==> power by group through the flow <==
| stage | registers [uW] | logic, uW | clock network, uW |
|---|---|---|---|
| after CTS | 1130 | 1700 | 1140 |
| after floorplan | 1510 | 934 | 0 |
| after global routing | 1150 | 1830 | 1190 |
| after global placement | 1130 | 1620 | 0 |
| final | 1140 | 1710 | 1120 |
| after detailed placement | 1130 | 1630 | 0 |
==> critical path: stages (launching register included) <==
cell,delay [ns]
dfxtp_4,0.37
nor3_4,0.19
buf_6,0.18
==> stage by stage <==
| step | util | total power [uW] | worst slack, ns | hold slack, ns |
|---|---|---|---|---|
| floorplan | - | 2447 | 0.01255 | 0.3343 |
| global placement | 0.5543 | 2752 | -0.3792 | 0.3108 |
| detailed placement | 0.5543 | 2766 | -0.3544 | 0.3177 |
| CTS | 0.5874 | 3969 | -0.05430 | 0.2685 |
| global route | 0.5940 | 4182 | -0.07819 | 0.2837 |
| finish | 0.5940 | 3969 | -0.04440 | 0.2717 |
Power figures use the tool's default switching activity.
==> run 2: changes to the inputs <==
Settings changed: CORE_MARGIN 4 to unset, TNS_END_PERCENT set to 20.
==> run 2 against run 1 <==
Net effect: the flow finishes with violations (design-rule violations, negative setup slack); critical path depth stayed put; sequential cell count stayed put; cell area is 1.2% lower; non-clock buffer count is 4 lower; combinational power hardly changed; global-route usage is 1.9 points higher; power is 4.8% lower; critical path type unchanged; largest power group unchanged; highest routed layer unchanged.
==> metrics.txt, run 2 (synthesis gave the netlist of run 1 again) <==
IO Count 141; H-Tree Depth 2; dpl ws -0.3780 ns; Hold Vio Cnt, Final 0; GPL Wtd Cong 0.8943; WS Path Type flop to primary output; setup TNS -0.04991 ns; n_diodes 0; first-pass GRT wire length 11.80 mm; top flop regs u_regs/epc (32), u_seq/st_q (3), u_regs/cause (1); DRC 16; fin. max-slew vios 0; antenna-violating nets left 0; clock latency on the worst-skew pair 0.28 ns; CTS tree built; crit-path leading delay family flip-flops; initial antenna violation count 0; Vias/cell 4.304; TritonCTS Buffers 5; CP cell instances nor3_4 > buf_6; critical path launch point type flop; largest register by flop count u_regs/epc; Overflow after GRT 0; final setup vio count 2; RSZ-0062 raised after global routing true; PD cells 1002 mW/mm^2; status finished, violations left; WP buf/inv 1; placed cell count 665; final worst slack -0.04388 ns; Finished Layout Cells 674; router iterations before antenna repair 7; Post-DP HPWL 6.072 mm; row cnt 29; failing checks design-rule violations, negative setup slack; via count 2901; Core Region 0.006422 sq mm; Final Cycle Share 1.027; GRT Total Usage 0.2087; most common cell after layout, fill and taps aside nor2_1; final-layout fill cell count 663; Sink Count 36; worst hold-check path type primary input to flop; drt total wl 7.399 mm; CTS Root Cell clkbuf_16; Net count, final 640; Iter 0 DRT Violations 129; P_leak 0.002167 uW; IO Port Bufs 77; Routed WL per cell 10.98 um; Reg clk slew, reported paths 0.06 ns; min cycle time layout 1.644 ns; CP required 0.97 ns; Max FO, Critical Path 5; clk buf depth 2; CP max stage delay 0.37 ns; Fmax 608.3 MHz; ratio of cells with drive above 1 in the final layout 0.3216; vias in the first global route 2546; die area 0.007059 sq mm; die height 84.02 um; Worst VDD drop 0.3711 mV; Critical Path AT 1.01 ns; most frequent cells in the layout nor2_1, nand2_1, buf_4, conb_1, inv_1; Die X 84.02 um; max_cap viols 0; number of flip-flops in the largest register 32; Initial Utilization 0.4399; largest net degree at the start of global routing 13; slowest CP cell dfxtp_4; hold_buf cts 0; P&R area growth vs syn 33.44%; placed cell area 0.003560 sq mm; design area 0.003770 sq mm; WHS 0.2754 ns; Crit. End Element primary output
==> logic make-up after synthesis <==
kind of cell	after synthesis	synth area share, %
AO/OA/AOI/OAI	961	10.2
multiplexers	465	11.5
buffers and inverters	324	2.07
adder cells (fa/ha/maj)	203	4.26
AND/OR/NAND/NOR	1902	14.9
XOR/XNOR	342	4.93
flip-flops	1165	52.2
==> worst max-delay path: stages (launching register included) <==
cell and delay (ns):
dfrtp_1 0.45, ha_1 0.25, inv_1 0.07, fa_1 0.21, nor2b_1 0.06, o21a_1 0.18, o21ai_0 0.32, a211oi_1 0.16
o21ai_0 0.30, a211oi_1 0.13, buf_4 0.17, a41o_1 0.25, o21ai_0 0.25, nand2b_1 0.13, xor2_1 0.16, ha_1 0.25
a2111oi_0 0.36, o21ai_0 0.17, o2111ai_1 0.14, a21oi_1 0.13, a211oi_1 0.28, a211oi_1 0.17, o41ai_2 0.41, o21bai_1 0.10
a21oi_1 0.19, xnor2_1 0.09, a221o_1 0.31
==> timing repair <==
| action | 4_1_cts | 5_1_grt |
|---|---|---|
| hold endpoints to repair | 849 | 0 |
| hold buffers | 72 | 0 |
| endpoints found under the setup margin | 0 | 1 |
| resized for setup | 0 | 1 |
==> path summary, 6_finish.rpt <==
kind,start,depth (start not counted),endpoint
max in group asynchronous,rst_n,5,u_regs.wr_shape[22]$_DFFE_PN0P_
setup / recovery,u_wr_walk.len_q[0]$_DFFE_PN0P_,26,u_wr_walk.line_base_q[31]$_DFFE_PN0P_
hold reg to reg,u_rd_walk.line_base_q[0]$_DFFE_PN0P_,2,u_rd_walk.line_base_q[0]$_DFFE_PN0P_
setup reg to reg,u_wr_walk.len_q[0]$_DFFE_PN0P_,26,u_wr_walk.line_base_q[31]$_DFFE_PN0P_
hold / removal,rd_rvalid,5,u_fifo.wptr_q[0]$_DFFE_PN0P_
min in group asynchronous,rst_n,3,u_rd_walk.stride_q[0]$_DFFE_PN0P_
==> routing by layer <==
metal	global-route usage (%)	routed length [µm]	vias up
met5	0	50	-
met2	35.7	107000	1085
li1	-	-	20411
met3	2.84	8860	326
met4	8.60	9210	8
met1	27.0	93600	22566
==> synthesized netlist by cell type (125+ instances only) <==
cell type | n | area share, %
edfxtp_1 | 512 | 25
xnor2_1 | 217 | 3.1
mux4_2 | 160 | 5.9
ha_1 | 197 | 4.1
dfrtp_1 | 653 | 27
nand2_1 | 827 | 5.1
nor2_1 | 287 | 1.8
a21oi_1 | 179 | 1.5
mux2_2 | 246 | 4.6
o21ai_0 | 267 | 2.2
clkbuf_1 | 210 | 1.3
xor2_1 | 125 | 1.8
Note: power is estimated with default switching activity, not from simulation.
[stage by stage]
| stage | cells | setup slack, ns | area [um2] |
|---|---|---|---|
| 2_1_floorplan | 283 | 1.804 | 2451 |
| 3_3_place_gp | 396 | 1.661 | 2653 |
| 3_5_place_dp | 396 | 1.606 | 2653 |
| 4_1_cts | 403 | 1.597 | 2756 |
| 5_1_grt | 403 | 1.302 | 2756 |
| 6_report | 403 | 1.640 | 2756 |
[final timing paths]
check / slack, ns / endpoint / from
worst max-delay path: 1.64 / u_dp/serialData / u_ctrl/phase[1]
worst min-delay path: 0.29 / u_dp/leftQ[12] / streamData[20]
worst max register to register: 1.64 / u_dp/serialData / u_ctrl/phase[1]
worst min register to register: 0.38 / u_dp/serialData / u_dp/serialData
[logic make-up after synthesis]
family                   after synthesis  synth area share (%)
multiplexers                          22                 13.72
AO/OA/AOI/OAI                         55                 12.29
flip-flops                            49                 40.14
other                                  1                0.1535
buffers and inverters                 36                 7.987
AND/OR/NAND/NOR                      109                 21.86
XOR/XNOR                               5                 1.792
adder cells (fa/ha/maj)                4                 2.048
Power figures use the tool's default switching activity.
--- src/rtl/vwu_pkg.sv ---
package vwu_pkg;

    localparam int VEC_W      = 128;
    localparam int OP_W       = 8;
    localparam int SIZE_W     = 4;
    localparam int NUM_SIZES  = 3;
    localparam int MAX_SIZE   = NUM_SIZES - 1;
    localparam int BASE_ELEM  = 8;

    localparam logic [OP_W-1:0] OPC_SIGN_UPPER  = 8'hD7;
    localparam logic [OP_W-1:0] OPC_LOGIC_UPPER = 8'hD5;
    localparam logic [OP_W-1:0] OPC_SIGN_LOWER  = 8'hD6;
    localparam logic [OP_W-1:0] OPC_LOGIC_LOWER = 8'hD4;

    typedef struct packed {
        logic known;
        logic upper;
        logic zero_fill;
    } vwu_variant_t;

    typedef struct packed {
        logic             valid;
        logic             exc;
        logic [VEC_W-1:0] result;
    } vwu_out_t;

endpackage

--- src/rtl/vwu_decode.sv ---
module vwu_decode
    import vwu_pkg::*;
(
    input  logic [OP_W-1:0] opcode,
    output vwu_variant_t    variant
);

    always_comb begin
        variant = '0;
        unique case (opcode)
            OPC_SIGN_UPPER: begin
                variant.known     = 1'b1;
                variant.upper     = 1'b1;
                variant.zero_fill = 1'b0;
            end
            OPC_LOGIC_UPPER: begin
                variant.known     = 1'b1;
                variant.upper     = 1'b1;
                variant.zero_fill = 1'b1;
            end
            OPC_SIGN_LOWER: begin
                variant.known     = 1'b1;
                variant.upper     = 1'b0;
                variant.zero_fill = 1'b0;
            end
            OPC_LOGIC_LOWER: begin
                variant.known     = 1'b1;
                variant.upper     = 1'b0;
                variant.zero_fill = 1'b1;
            end
            default: variant = '0;
        endcase
    end

endmodule

--- src/rtl/vwu_size_check.sv ---
module vwu_size_check
    import vwu_pkg::*;
#(
    parameter int MAX_CODE = MAX_SIZE
) (
    input  logic [SIZE_W-1:0] size_code,
    output logic              legal
);

    localparam logic [SIZE_W-1:0] LIMIT = SIZE_W'(MAX_CODE);

    always_comb begin
        legal = (size_code <= LIMIT);
    end

endmodule

--- src/rtl/vwu_widen.sv ---
module vwu_widen #(
    parameter int VEC_W = 128,
    parameter int SRC_W = 8
) (
    input  logic [VEC_W-1:0] src,
    input  logic             upper,
    input  logic             zero_fill,
    output logic [VEC_W-1:0] dst
);

    localparam int DST_W = 2 * SRC_W;
    localparam int N_DST = VEC_W / DST_W;
    localparam int SKIP  = N_DST;

    for (genvar i = 0; i < N_DST; i++) begin : g_lane
        logic [SRC_W-1:0] up_e;
        logic [SRC_W-1:0] lo_e;
        logic [SRC_W-1:0] pick;
        logic             fill;

        always_comb begin
            up_e = src[VEC_W-1-i*SRC_W -: SRC_W];
            lo_e = src[VEC_W-1-(i+SKIP)*SRC_W -: SRC_W];
            pick = upper ? up_e : lo_e;
            fill = zero_fill ? 1'b0 : pick[SRC_W-1];
        end

        assign dst[VEC_W-1-i*DST_W -: DST_W] = {{SRC_W{fill}}, pick};
    end

endmodule

--- src/rtl/vec_widen_unit.sv ---
module vec_widen_unit
    import vwu_pkg::*;
(
    input  logic              clk,
    input  logic              rst_n,
    input  logic              in_valid,
    input  logic [OP_W-1:0]   in_opcode,
    input  logic [SIZE_W-1:0] in_size,
    input  logic [VEC_W-1:0]  in_src,
    output logic              out_valid,
    output logic [VEC_W-1:0]  out_result,
    output logic              out_spec_exc
);

    vwu_variant_t     variant;
    logic             size_ok;
    logic [VEC_W-1:0] widened [NUM_SIZES];
    logic [VEC_W-1:0] chosen;
    vwu_out_t         out_d;
    vwu_out_t         out_q;

    vwu_decode u_decode (
        .opcode  (in_opcode),
        .variant (variant)
    );

    vwu_size_check #(.MAX_CODE(MAX_SIZE)) u_size (
        .size_code (in_size),
        .legal     (size_ok)
    );

    for (genvar k = 0; k < NUM_SIZES; k++) begin : g_size
        vwu_widen #(
            .VEC_W (VEC_W),
            .SRC_W (BASE_ELEM << k)
        ) u_widen (
            .src       (in_src),
            .upper     (variant.upper),
            .zero_fill (variant.zero_fill),
            .dst       (widened[k])
        );
    end

    always_comb begin
        chosen = '0;
        for (int k = 0; k < NUM_SIZES; k++) begin
            if (in_size == SIZE_W'(k)) chosen = widened[k];
        end
    end

    always_comb begin
        out_d = '0;
        if (in_valid && variant.known) begin
            if (size_ok) begin
                out_d.valid  = 1'b1;
                out_d.result = chosen;
            end else begin
                out_d.exc = 1'b1;
            end
        end
    end

    always_ff @(posedge clk) begin
        if (!rst_n) out_q <= '0;
        else        out_q <= out_d;
    end

    assign out_valid    = out_q.valid;
    assign out_spec_exc = out_q.exc;
    assign out_result   = out_q.result;

    AST_VALID_EXC_EXCL: assert property (@(posedge clk) disable iff (!rst_n)
        !(out_valid && out_spec_exc));

    AST_IDLE_ZERO: assert property (@(posedge clk) disable iff (!rst_n)
        !out_valid |-> (out_result == '0));

    AST_ONE_CYCLE: assert property (@(posedge clk) disable iff (!rst_n)
        (out_valid || out_spec_exc) |-> $past(in_valid));

    AST_EXC_SIZE: assert property (@(posedge clk) disable iff (!rst_n)
        out_spec_exc |-> ($past(in_size) > SIZE_W'(MAX_SIZE)));

    AST_VALID_SIZE: assert property (@(posedge clk) disable iff (!rst_n)
        out_valid |-> ($past(in_size) <= SIZE_W'(MAX_SIZE)));

    AST_UNKNOWN_QUIET: assert property (@(posedge clk) disable iff (!rst_n)
        (in_valid && !variant.known) |=> !(out_valid || out_spec_exc));

endmodule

*****

> [What to do]
With the line that has "-0.3544 | 0.3177 |" as the first and the line that has "run 2 against" as the last, repeat exactly that run of lines above and no more.

> [Completed exercise]
| detailed placement | 0.5543 | 2766 | -0.3544 | 0.3177 |
| CTS | 0.5874 | 3969 | -0.05430 | 0.2685 |
| global route | 0.5940 | 4182 | -0.07819 | 0.2837 |
| finish | 0.5940 | 3969 | -0.04440 | 0.2717 |
Power figures use the tool's default switching activity.
==> run 2: changes to the inputs <==
Settings changed: CORE_MARGIN 4 to unset, TNS_END_PERCENT set to 20.
==> run 2 against run 1 <==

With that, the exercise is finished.